NASA is defending itself against criticism that it knew Ultima Thule had a Nazi connection, but used it anyway.
Dr. Alan Stern, a planetary scientist and principal investigator on the New Horizons mission, told a reporter Wednesday that Ultima Thule, the nickname for the icy, deeply radiated object in the Kuiper Belt, is a nod to “raw exploration,” not its use in the belief system adopted by members of the Nazi party. The New Horizons space probe passed by the object, some 4 billion miles away, on New Year’s Day.
The controversial term isn’t one left to history; a Swedish rock band grouped with white power music is named Ultima Thule, for instance. But it’s not easy to find the term being used often online in relation to the alt-right or modern hate groups.
“I’ve said it a number of times,” Stern said. “I think New Horizons is … one of the best examples in our time of raw exploration.”
“The term ‘Ultima Thule,’ which is very old, many centuries old, possibly over 1,000 years old, is a wonderful meme for exploration, and that’s why we chose it. I would say that just because some bad guys once liked that term, we’re not going to let them hijack it.”
His stirring comments received applause from the audience, as seen in the video above, but reporting on the naming process shows NASA knew about the dark historical connotation and chose to stick with it. The name came from an online suggestion process. It’s Latin and can be translated as “a distant unknown region; the extreme limit of travel and discovery.”

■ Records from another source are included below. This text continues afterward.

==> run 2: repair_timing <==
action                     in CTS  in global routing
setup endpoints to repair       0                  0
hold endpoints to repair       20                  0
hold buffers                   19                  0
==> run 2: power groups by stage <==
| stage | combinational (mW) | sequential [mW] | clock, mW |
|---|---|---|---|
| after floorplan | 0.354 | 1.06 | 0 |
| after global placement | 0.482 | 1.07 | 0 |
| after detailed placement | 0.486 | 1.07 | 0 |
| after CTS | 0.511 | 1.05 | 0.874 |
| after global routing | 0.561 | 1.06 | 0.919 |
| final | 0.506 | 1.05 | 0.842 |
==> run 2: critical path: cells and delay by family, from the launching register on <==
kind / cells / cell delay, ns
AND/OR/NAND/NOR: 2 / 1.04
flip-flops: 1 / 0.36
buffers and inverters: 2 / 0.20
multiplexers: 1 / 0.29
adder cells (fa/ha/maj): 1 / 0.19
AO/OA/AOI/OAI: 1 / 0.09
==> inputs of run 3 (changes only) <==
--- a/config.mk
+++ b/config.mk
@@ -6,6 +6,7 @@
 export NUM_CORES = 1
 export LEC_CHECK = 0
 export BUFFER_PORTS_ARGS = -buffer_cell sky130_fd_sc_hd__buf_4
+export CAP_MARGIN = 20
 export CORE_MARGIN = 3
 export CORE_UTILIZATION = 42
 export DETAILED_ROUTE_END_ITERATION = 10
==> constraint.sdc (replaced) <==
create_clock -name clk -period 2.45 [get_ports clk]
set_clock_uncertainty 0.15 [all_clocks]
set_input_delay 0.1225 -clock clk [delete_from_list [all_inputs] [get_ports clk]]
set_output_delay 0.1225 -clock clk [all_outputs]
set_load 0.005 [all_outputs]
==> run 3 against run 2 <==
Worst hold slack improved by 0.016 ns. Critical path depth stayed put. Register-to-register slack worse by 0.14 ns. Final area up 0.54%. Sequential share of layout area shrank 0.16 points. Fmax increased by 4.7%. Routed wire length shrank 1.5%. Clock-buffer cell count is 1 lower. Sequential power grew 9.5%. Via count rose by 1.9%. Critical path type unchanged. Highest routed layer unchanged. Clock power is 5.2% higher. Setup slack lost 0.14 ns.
[config.mk]
export PLATFORM = sky130hd
export DESIGN_NAME = imem_boot_arbiter
export DESIGN_NICKNAME = d
export VERILOG_FILES = /design/src/rtl/soc_pkg.sv /design/src/rtl/imem_boot_arbiter.sv
export SDC_FILE = /design/constraint.sdc
export NUM_CORES = 1
export LEC_CHECK = 0
export ABC_AREA = 1
export ABC_CLOCK_PERIOD_IN_PS = 1700
export BUFFER_PORTS_ARGS = -buffer_cell sky130_fd_sc_hd__clkbuf_2
export CAP_MARGIN = 20
export CORE_ASPECT_RATIO = 0.75
export CORE_MARGIN = 1.5
export CORE_UTILIZATION = 40
export CTS_BUF_LIST = sky130_fd_sc_hd__clkbuf_2
export CTS_CLUSTER_SIZE = 24
export DETAILED_ROUTE_END_ITERATION = 12
export PLACE_DENSITY = 0.8
export SYNTH_ARGS = -nofsm -noshare
export SYNTH_HDL_FRONTEND = slang
export SYNTH_SLANG_ARGS = --single-unit
[constraint.sdc]
create_clock -name clk -period 1.7 [get_ports clk]
set_input_delay 0.34 -clock clk [delete_from_list [all_inputs] [get_ports clk]]
set_output_delay 0.34 -clock clk [all_outputs]
set_load 0.01 [all_outputs]
[src/rtl/soc_pkg.sv]
// Shared SoC definitions: program-memory boot/patch FSM encoding and memory geometry defaults.
package soc_pkg;

    localparam int unsigned IMEM_ADDR_W = 8;
    localparam int unsigned IMEM_DATA_W = 32;

    localparam logic [1:0] ST_IDLE = 2'd0;
    localparam logic [1:0] ST_LOAD = 2'd1;
    localparam logic [1:0] ST_RUN  = 2'd2;
    localparam logic [1:0] ST_HALT = 2'd3;

endpackage
File: src/rtl/osc_pkg.sv
// ---------------------------------------------------------------------------
// osc_pkg
// Shared definitions for the gated ring-oscillator measurement controller.
//   osc_state_e            : controller state encoding
//   SETTLE_CYCLES_DEFAULT  : default number of clk cycles the oscillator is
//                            enabled before edges are counted
// ---------------------------------------------------------------------------
package osc_pkg;

  typedef enum logic [1:0] {
    ST_IDLE    = 2'd0,
    ST_SETTLE  = 2'd1,
    ST_MEASURE = 2'd2,
    ST_DONE    = 2'd3
  } osc_state_e;

  localparam int unsigned SETTLE_CYCLES_DEFAULT = 4;

endpackage : osc_pkg

File: src/rtl/osc_edge_sync.sv
// ---------------------------------------------------------------------------
// osc_edge_sync
// Brings the free-running oscillator output into the clk domain with a
// two-flop synchronizer, then flags a rising edge by comparing the
// synchronized value with its registered previous value.
// Ports:
//   clk     : system clock, rising edge
//   rst_n   : asynchronous active-low reset
//   async_i : raw oscillator output (asynchronous to clk)
//   sync_o  : synchronized oscillator level
//   rise_o  : one-cycle pulse on each synchronized rising edge
// ---------------------------------------------------------------------------
module osc_edge_sync (
  input  logic clk,
  input  logic rst_n,
  input  logic async_i,
  output logic sync_o,
  output logic rise_o
);

  logic sync1_q;
  logic sync2_q;
  logic prev_q;

  // sync1_q may go metastable; only sync2_q is consumed downstream.
  always_ff @(posedge clk or negedge rst_n) begin
    if (!rst_n) begin
      sync1_q <= 1'b0;
      sync2_q <= 1'b0;
      prev_q  <= 1'b0;
    end else begin
      sync1_q <= async_i;
      sync2_q <= sync1_q;
      prev_q  <= sync2_q;
    end
  end

  assign sync_o = sync2_q;
  assign rise_o = sync2_q & ~prev_q;

endmodule : osc_edge_sync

Ultima Thule (official name:
2014 MU69) looks like a snowman or BB-8 from Star Wars. It’s the farthest-away object a human-made craft has ever passed, and it is this year’s first symbol of space exploration. According to NASA’s latest report, the two spheres that make up the object (the bigger one is Ultima; the smaller is Thule) “likely joined as early as 99 percent of the way back to the formation of the solar system, colliding no faster than two cars in a fender-bender.”
In March, when NASA announced that New Horizons would head next for Ultima Thule, journalist Meghan Bartels first reported on the name and its Nazi connection for Newsweek.
As Bartels reported in the spring, the name “dates back to fourth century Europe and references a mythological land far to the north, someplace distant and cold.” Later, this mythical land in the north older than time was adopted as the homeland of the Aryan race by the Thule Society, which sponsored the group that would become the Nazi Party. The story again took off as New Horizons flew by the object on New Year’s Day.
Science journalist Shannon Stirone summed up opposition to NASA’s point of view expressed by Stern on Wednesday this way: “This is beyond unacceptable.”
Her sentiment was retweeted more than 160 times, liked 386 times, and received more than 78 replies. She also says she became the target of harassment for her comments, saying it was mostly men writing to tell her what an “an ignorant jerk I am for bringing this up” and that she “got a lot of nasty messages from men shaming me for sharing the article during the flyby even, implying that I had malicious intent to detract from the excitement of the mission.”
“The fact that the team knowingly chose the name despite its Nazi connections was what struck me as careless and in bad taste,” Stirone tells Inverse. “That statement is what I have been getting the most flack for. But I think that name was a bad choice.”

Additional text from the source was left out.